Computing the average causal effect requires knowledge about the interventional distributions $p(R \mid do(D = 0))$ and $p(R \mid do(D = 1))$. As discussed above, these correspond to the conditional distribution in the manipulated DAG which is shown above on the right. The backdoor criterion tells us that the conditional distribution in the observational DAG will correspond to the interventional distribution when blocking the spurious path $D \leftarrow S \rightarrow R$. Using the adjustment formula we have derived above, we expand:

\[\begin{aligned} p(R = 1 \mid do(D = 1)) &= \sum_{s} p(R = 1\mid D = 1, S = s) \, p(S = s) \\[.5em] &= p(R = 1\mid D = 1, S = 0) \, p(S = 0) + p(R = 1\mid D = 1, S = 1) \, p(S = 1) \\[.5em] &= \frac{81}{87} \times \frac{87 + 270}{700} + \frac{192}{263} \times \frac{263 + 80}{700} \\[.5em] &\approx 0.832 \enspace . \end{aligned}\]
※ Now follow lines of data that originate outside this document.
File: config.mk
export PLATFORM = sky130hd
export DESIGN_NAME = pmc_top
export DESIGN_NICKNAME = d
export VERILOG_FILES = /design/src/common/pmc_pkg.sv /design/src/common/pmc_fef_if.sv /design/src/logic/pmc_fef.sv /design/src/logic/pmc_top.sv
export VERILOG_INCLUDE_DIRS = /design/src /design/src/common
export SDC_FILE = /design/constraint.sdc
export NUM_CORES = 1
export LEC_CHECK = 0
export BUFFER_PORTS_ARGS = -buffer_cell sky130_fd_sc_hd__buf_2
export CORE_ASPECT_RATIO = 1.2
export CORE_MARGIN = 3
export CORE_UTILIZATION = 25
export CTS_CLUSTER_SIZE = 24
export DETAILED_ROUTE_END_ITERATION = 8
export PLACE_DENSITY_LB_ADDON = 0.25
export SLEW_MARGIN = 30
export SYNTH_ARGS = -nofsm -noshare
export SYNTH_HDL_FRONTEND = slang
export SYNTH_SLANG_ARGS = --single-unit
File: constraint.sdc
create_clock -name clk -period 3.69 [get_ports clk]
set_input_delay 0.369 -clock clk [delete_from_list [all_inputs] [get_ports clk]]
set_output_delay 0.369 -clock clk [all_outputs]
set_load 0.005 [all_outputs]
File: src/common/pmc_regs.svh
`ifndef PMC_REGS_SVH
`define PMC_REGS_SVH

// Register indices and byte addresses (index times four)
`define PMC_IDX_CTRL      8'h00
`define PMC_IDX_STATUS    8'h01
`define PMC_IDX_PHYCTL    8'h1F
`define PMC_ADDR_CTRL     8'h00
`define PMC_ADDR_STATUS   8'h04
`define PMC_ADDR_PHYCTL   8'h7C
// Control register fields
`define PMC_CTRL_TXDIS    0
`define PMC_CTRL_PD       11
`define PMC_CTRL_ANEG     12
`define PMC_CTRL_RST      16'h1000
// Vendor control fields
`define PMC_PHY_PSDIS     10
`define PMC_PHY_MDIX      13
`define PMC_PHY_RST       16'h2000
// Status layout: fiber, signal, fault, link, pd, psave, rmii, b2b
`define PMC_STAT_W        8
// Pin synchroniser reset value, power-down pin idles high
`define PMC_SYNC_RST      8'h04
// Far-end fault pattern length in ones
`define PMC_FEF_ONES      7'h54
`endif

File: src/common/pmc_pkg.sv
package pmc_pkg;
    // Far-end fault generator phase
    typedef enum logic [0:0] {
        PMC_FG_ONES = 1'b0,
        PMC_FG_ZERO = 1'b1
    } pmc_fg_state_t;
endpackage

File: src/common/pmc_fef_if.sv
`timescale 1ns/10ps
interface pmc_fef_if;
    logic gen_en;    // Send fault pattern
    logic mac_bit;   // Normal transmit bit
    logic line_bit;  // Received line bit
    logic tx_bit;    // Transmit line bit
    logic fef_det;   // Fault pattern received
    modport gen (input gen_en, mac_bit, line_bit, output tx_bit, fef_det);
    modport ctl (output gen_en, mac_bit, line_bit, input tx_bit, fef_det);
endinterface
In words, we first compute the benefit of taking the drug separately for men and women, and then we average the result by weighting it with the fraction of men and women in the population. This tells us that, if we force everybody to take the drug, about $82\%$ of people will recover. We can similarly compute the probability of recovery given we force all patients to not choose the drug:

\[\begin{aligned} p(R = 1\mid do(D = 0)) &= \sum_{s} p(R = 1\mid D = 0, S = s) \, p(S = s) \\[.5em] &= p(R = 1\mid D = 0, S = 0) \, p(S = 0) + p(R = 1\mid D = 0, S = 1) \, p(S = 1) \\[.5em] &= \frac{234}{270} \times \frac{87 + 270}{700} + \frac{55}{80} \times \frac{263 + 80}{700} \\[.5em] &\approx 0.782 \enspace . \end{aligned}\]

Therefore, taking the drug does indeed have a positive effect on recovery on average, and the doctor should prescribe the drug.
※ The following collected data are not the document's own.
==> config.mk <==
export PLATFORM = sky130hd
export DESIGN_NAME = wst_sched
export DESIGN_NICKNAME = d
export VERILOG_FILES = /design/src/inc/wst_pkg.sv /design/src/wst_sched.sv /design/src/wst_eval.sv
export SDC_FILE = /design/constraint.sdc
export NUM_CORES = 1
export LEC_CHECK = 0
export BUFFER_PORTS_ARGS = -buffer_cell sky130_fd_sc_hd__buf_2
export CORE_MARGIN = 2
export CORE_UTILIZATION = 30
export CTS_CLUSTER_SIZE = 12
export DETAILED_ROUTE_END_ITERATION = 8
export GPL_TIMING_DRIVEN = 0
export HOLD_SLACK_MARGIN = 0.12
export PLACE_DENSITY = 0.55
export SYNTH_ARGS = -nofsm -noshare
export SYNTH_HDL_FRONTEND = slang
export SYNTH_HIERARCHICAL = 1
export SYNTH_SLANG_ARGS = --single-unit
==> constraint.sdc <==
create_clock -name clk -period 2.1 [get_ports clk]
set_clock_uncertainty 0.2 [all_clocks]
set_input_delay 0.42 -clock clk [delete_from_list [all_inputs] [get_ports clk]]
set_output_delay 0.42 -clock clk [all_outputs]
set_load 0.03 [all_outputs]
<file path="config.mk">
export PLATFORM = sky130hd
export DESIGN_NAME = arcc_top
export DESIGN_NICKNAME = d
export VERILOG_FILES = /design/src/rtl/arcc_clk_div.v /design/src/rtl/arcc_compare.v /design/src/rtl/arcc_top.v
export VERILOG_INCLUDE_DIRS = /design/src /design/src/rtl
export SDC_FILE = /design/constraint.sdc
export NUM_CORES = 1
export LEC_CHECK = 0
export ABC_AREA = 1
export ABC_CLOCK_PERIOD_IN_PS = 3900
export BUFFER_PORTS_ARGS = -buffer_cell sky130_fd_sc_hd__clkbuf_2
export CORE_MARGIN = 4
export CORE_UTILIZATION = 30
export CTS_CLUSTER_DIAMETER = 40
export CTS_CLUSTER_SIZE = 24
export DETAILED_ROUTE_END_ITERATION = 16
export PLACE_DENSITY_LB_ADDON = 0.1
export SLEW_MARGIN = 10
export SYNTH_ARGS = -nofsm -noshare
export SYNTH_HDL_FRONTEND = slang
export SYNTH_SLANG_ARGS = --single-unit
</file>
<file path="constraint.sdc">
create_clock -name pclk -period 3.9 [get_ports pclk]
set_input_delay 0.585 -clock pclk [delete_from_list [all_inputs] [get_ports pclk]]
set_output_delay 0.585 -clock pclk [all_outputs]
set_load 0.01 [all_outputs]
</file>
Note that this conclusion heavily depended on the causal graph. While graphs are wonderful tools in that they make our assumptions explicit, these assumptions are — of course — not at all guaranteed to be correct. These assumptions are strong, stating that the graph must encode all causal relations between variables, and that there is no unmeasured confounding, something we can never guarantee in observational data.
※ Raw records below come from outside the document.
`src/can_gc_consts.vh`:
```
// Constants for the two-channel CAN global control block.
// Included by the design files; holds definitions only.
`ifndef CAN_GC_CONSTS_VH
`define CAN_GC_CONSTS_VH

// Register addresses on the CPU access port
`define CAN0_GLOBAL_CONTROL_ADDR 20'hf05c0
`define CAN0_BLOCK_TX_CONTROL_ADDR 20'hf05c6
`define CAN0_CLOCK_PRESCALER_ADDR 20'hf05ce
`define CAN1_GLOBAL_CONTROL_ADDR 20'hf0340
`define CAN1_CLOCK_PRESCALER_ADDR 20'hf0342
`define CAN1_BLOCK_TX_CONTROL_ADDR 20'hf0346
`define PERIPHERAL_CLOCK_SELECT_ADDR 20'hf00f0

// Reset values
`define GLOBAL_CONTROL_RST 16'h0000
`define CLOCK_PRESCALER_RST 4'hf
`define BLOCK_TX_CONTROL_RST 16'h0000
`define PERIPHERAL_CLOCK_SELECT_RST 8'h00

// Global control fields
`define GC_BUF_ACCESS_BIT 15
`define GC_SET_SHUTDOWN_BIT 9
`define GC_SET_OPERATE_BIT 8
`define GC_SHUTDOWN_BIT 1
`define GC_OPERATE_BIT 0
`define GC_CLR_OPERATE_BIT 0

// Block transmission control fields
`define BT_SET_CLEAR_BIT 9
`define BT_CLEAR_STATUS_BIT 1
`define BT_RUNNING_BIT 0

// Peripheral clock select: per channel n, enable at 2n, choice at 2n+1
`define PCS_ENABLE_OFS 0
`define PCS_CHOICE_OFS 1

// Prescaler field width
`define PRESCALER_W 4

`endif

```
`src/set_clear_merge.v`:
```
// Set/clear write encoding for one group of control bits.
// Pure combinational; the caller decides when the result is stored.
`timescale 1ns/1ps
module set_clear_merge #(
  parameter W = 8
) (
  // Current value and write request halves
  input wire [W-1:0] cur,
  input wire [W-1:0] set,
  input wire [W-1:0] clr,
  // Value after the write
  output wire [W-1:0] nxt
);
  // Set only gives 1, clear only gives 0, both or neither keeps the bit
  assign nxt = (set & ~clr) | (cur & ~(set ^ clr));
endmodule

```
`src/clock_prescaler.v`:
```
// Divides the channel input clock into a module system clock tick.
// Counts only while the channel clock is supplied; one clock domain.
`timescale 1ns/1ps
`include "can_gc_consts.vh"
module clock_prescaler #(
  parameter W = `PRESCALER_W
) (
  // Clock and reset
  input wire clk,
  input wire rst,
  // Control
  input wire run,
  input wire [W-1:0] div,
  // One-cycle tick every div+1 input clocks
  output reg tick
);
  reg [W-1:0] cnt_q;

  always @(posedge clk) begin
    if (rst || !run) begin
      cnt_q <= {W{1'b0}};
      tick <= 1'b0;
    end else if (cnt_q >= div) begin
      cnt_q <= {W{1'b0}};
      tick <= 1'b1;
    end else begin
      cnt_q <= cnt_q + {{(W-1){1'b0}}, 1'b1};
      tick <= 1'b0;
    end
  end
endmodule

```
`src/can_global_control.v`:
```
// Global control registers of a two-channel CAN controller: clock select,
// operation enable, buffer access gating, forced shutdown, prescaler and
// block transmission status. Runs in the single CLOCK domain; the CPU access
// port and all status inputs are synchronous to CLOCK.
`timescale 1ns/1ps
`include "can_gc_consts.vh"
module can_global_control #(
  parameter NCH = 2,
  parameter AW = 20
) (
  // Clock and reset
  input wire CLOCK,
  input wire SYS_RST,
  // CPU register access
  input wire [AW-1:0] ADDR,
  input wire [15:0] WDATA,
  input wire WR,
  input wire RD,
  output reg [15:0] RDATA,
  // Channel state from the protocol core
  input wire [NCH-1:0] INIT_MODE,
  input wire [NCH-1:0] SLEEP_STOP,
  input wire [NCH-1:0] BLK_TX_RUNNING,
  input wire [NCH-1:0] BLK_CLEAR_DONE,
  // Channel clock control
  output wire [NCH-1:0] CLK_RUN,
  output wire [NCH-1:0] CLK_FROM_PERIPH,
  output wire [NCH-1:0] CHAN_REG_EN,
  output wire [NCH-1:0] SYSCLK_TICK,
  // Channel operation control
  output wire [NCH-1:0] MODULE_ENABLE,
  output wire [NCH-1:0] BUF_ACCESS_EN,
  output wire [NCH-1:0] BLK_CLEAR_REQ,
  output wire [NCH-1:0] FORCED_SHUTDOWN
);
  // Shared state and decode
  reg [7:0] clk_sel_q;
  reg [15:0] rdata_d;
  wire any_access;
  wire hit_sel;
  wire [NCH-1:0] hit_ctl;
  wire [NCH-1:0] hit_cs;
  wire [NCH-1:0] hit_blk;
  wire [16*NCH-1:0] rd_words;
  integer k;

  // Any access, to any address, ends a pending shutdown arm
  assign any_access = WR | RD;
  assign hit_sel = (ADDR == `PERIPHERAL_CLOCK_SELECT_ADDR);

  // Peripheral clock select, written as a byte
  always @(posedge CLOCK) begin
    if (SYS_RST) begin
      clk_sel_q <= `PERIPHERAL_CLOCK_SELECT_RST;
    end else if (WR && hit_sel) begin
      clk_sel_q <= WDATA[7:0];
    end
  end

  genvar i;
  generate
    for (i = 0; i < NCH; i = i + 1) begin : g_ch
      // Per-channel control state
      reg operate_q;
      reg operate_d;
      reg shut_arm_q;
      reg shut_arm_d;
      reg buf_ok_q;
      reg buf_ok_d;
      reg sleep_prev_q;
      reg eng_clr_q;
      reg eng_clr_d;
      reg shut_pulse_q;
      reg shut_pulse_d;
      reg [`PRESCALER_W-1:0] presc_q;
      reg [15:0] rd_word_d;
      wire en;
      wire operate_sc;
      wire clear_req;
      wire clear_ok;
      wire op_fall;
      wire op_rise;
      wire sleep_enter;
      wire sleep_leave;
      wire wr_ctl;
      wire rd_ctl;
      wire wr_cs;
      wire rd_cs;
      wire wr_blk;
      wire rd_blk;
      wire [AW-1:0] a_ctl;
      wire [AW-1:0] a_cs;
      wire [AW-1:0] a_blk;

      assign en = clk_sel_q[2*i+`PCS_ENABLE_OFS];
      assign a_ctl = (i == 0) ? `CAN0_GLOBAL_CONTROL_ADDR : `CAN1_GLOBAL_CONTROL_ADDR;
      assign a_cs = (i == 0) ? `CAN0_CLOCK_PRESCALER_ADDR : `CAN1_CLOCK_PRESCALER_ADDR;
      assign a_blk = (i == 0) ? `CAN0_BLOCK_TX_CONTROL_ADDR : `CAN1_BLOCK_TX_CONTROL_ADDR;

      // Channel registers only answer while the channel clock runs
      assign hit_ctl[i] = (ADDR == a_ctl) & en;
      assign hit_cs[i] = (ADDR == a_cs) & en;
      assign hit_blk[i] = (ADDR == a_blk) & en;

      // Access qualifiers per register
      assign wr_ctl = WR & hit_ctl[i];
      assign rd_ctl = RD & hit_ctl[i];
      assign wr_cs = WR & hit_cs[i];
      assign rd_cs = RD & hit_cs[i];
      assign wr_blk = WR & hit_blk[i];
      assign rd_blk = RD & hit_blk[i];

      // Clock supply and status outputs
      assign CLK_RUN[i] = en;
      assign CLK_FROM_PERIPH[i] = en & clk_sel_q[2*i+`PCS_CHOICE_OFS];
      assign CHAN_REG_EN[i] = en;
      assign MODULE_ENABLE[i] = operate_q;
      assign BUF_ACCESS_EN[i] = buf_ok_q;
      assign BLK_CLEAR_REQ[i] = eng_clr_q;
      assign FORCED_SHUTDOWN[i] = shut_pulse_q;

      // Operate enable uses the paired set/clear encoding
      set_clear_merge #(
        .W(1)
      ) u_operate (
        .cur(operate_q),
        .set(WDATA[`GC_SET_OPERATE_BIT]),
        .clr(WDATA[`GC_CLR_OPERATE_BIT]),
        .nxt(operate_sc)
      );

      // A lone clear is only taken in initialization or as the shutdown step
      assign clear_req = WDATA[`GC_CLR_OPERATE_BIT] & ~WDATA[`GC_SET_OPERATE_BIT];
      assign clear_ok = INIT_MODE[i] | shut_arm_q;
      assign op_fall = operate_q & ~operate_d;
      assign op_rise = ~operate_q & operate_d;
      assign sleep_enter = SLEEP_STOP[i] & ~sleep_prev_q;
      assign sleep_leave = ~SLEEP_STOP[i] & sleep_prev_q;

      clock_prescaler #(
        .W(`PRESCALER_W)
      ) u_presc (
        .clk(CLOCK),
        .rst(SYS_RST),
        .run(en),
        .div(presc_q),
        .tick(SYSCLK_TICK[i])
      );

      // Operate enable next value
      always @* begin
        operate_d = operate_q;
        if (wr_ctl) begin
          if (clear_req && !clear_ok) begin
            operate_d = operate_q;
          end else begin
            operate_d = operate_sc;
          end
        end
      end

      // Shutdown arm lasts exactly one following access
      always @* begin
        shut_arm_d = shut_arm_q;
        shut_pulse_d = 1'b0;
        if (wr_ctl) begin
          shut_pulse_d = shut_arm_q & op_fall;
        end
        if (wr_ctl && WDATA[`GC_SET_SHUTDOWN_BIT]) begin
          shut_arm_d = 1'b1;
        end else if (any_access) begin
          shut_arm_d = 1'b0;
        end
      end

      // Buffer access follows operate enable and sleep/stop transitions
      always @* begin
        buf_ok_d = buf_ok_q;
        if (op_fall || sleep_enter) begin
          buf_ok_d = 1'b0;
        end else if (op_rise || (sleep_leave && operate_q)) begin
          buf_ok_d = 1'b1;
        end
      end

      // A new clear request wins over a completion in the same cycle
      always @* begin
        eng_clr_d = eng_clr_q;
        if (wr_blk && WDATA[`BT_SET_CLEAR_BIT]) begin
          eng_clr_d = 1'b1;
        end else if (BLK_CLEAR_DONE[i]) begin
          eng_clr_d = 1'b0;
        end
      end

      always @(posedge CLOCK) begin
        if (SYS_RST) begin
          operate_q <= 1'b0;
          shut_arm_q <= 1'b0;
          buf_ok_q <= 1'b0;
          sleep_prev_q <= 1'b0;
          eng_clr_q <= 1'b0;
          shut_pulse_q <= 1'b0;
        end else begin
          operate_q <= operate_d;
          shut_arm_q <= shut_arm_d;
          buf_ok_q <= buf_ok_d;
          sleep_prev_q <= SLEEP_STOP[i];
          eng_clr_q <= eng_clr_d;
          shut_pulse_q <= shut_pulse_d;
        end
      end

      // Prescaler field register
      always @(posedge CLOCK) begin
        if (SYS_RST) begin
          presc_q <= `CLOCK_PRESCALER_RST;
        end else if (wr_cs) begin
          presc_q <= WDATA[`PRESCALER_W-1:0];
        end
      end

      // Read word; the buffer access flag is a read-only status
      always @* begin
        case ({rd_blk, rd_cs, rd_ctl})
          3'b001: begin
            rd_word_d = {buf_ok_q, 13'h0000, shut_arm_q, operate_q};
          end
          3'b010: begin
            rd_word_d = {12'h000, presc_q};
          end
          3'b100: begin
            rd_word_d = {14'h0000, eng_clr_q, BLK_TX_RUNNING[i]};
          end
          default: begin
            rd_word_d = 16'h0000;
          end
        endcase
      end

      assign rd_words[16*i +: 16] = rd_word_d;
    end
  endgenerate

  // Read data, one cycle after the read strobe; unmapped reads give zero
  always @* begin
    rdata_d = {16{RD & hit_sel}} & {8'h00, clk_sel_q};
    for (k = 0; k < NCH; k = k + 1) begin
      rdata_d = rdata_d | rd_words[16*k +: 16];
    end
  end

  always @(posedge CLOCK) begin
    if (SYS_RST) begin
      RDATA <= 16'h0000;
    end else if (RD) begin
      RDATA <= rdata_d;
    end
  end
endmodule

```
Let’s look at a different example but with the exact same data. In particular, instead of the variable sex we look at the post-treatment variable blood pressure. This means we have measured blood pressure after the patients have taken the drug. Should a doctor prescribe the drug or not?

Since blood pressure is a post-treatment variable, it cannot influence a patient’s decision to take the drug or not. We draw the following causal DAG, which makes clear that the drug has an indirect effect on recovery through blood pressure, in addition to having a direct causal effect.⁵

From this DAG, we find that the causal effect of $D$ on $R$ is unconfounded. Therefore, the two causal quantities of interest are given by:

\[\begin{aligned} p(R = 1 \mid do(D = 1)) &= p(R = 1 \mid D = 1) = 0.78 \\[.5em] p(R = 1 \mid do(D = 0)) &= p(R = 1 \mid D = 0) = 0.83 \enspace . \end{aligned}\]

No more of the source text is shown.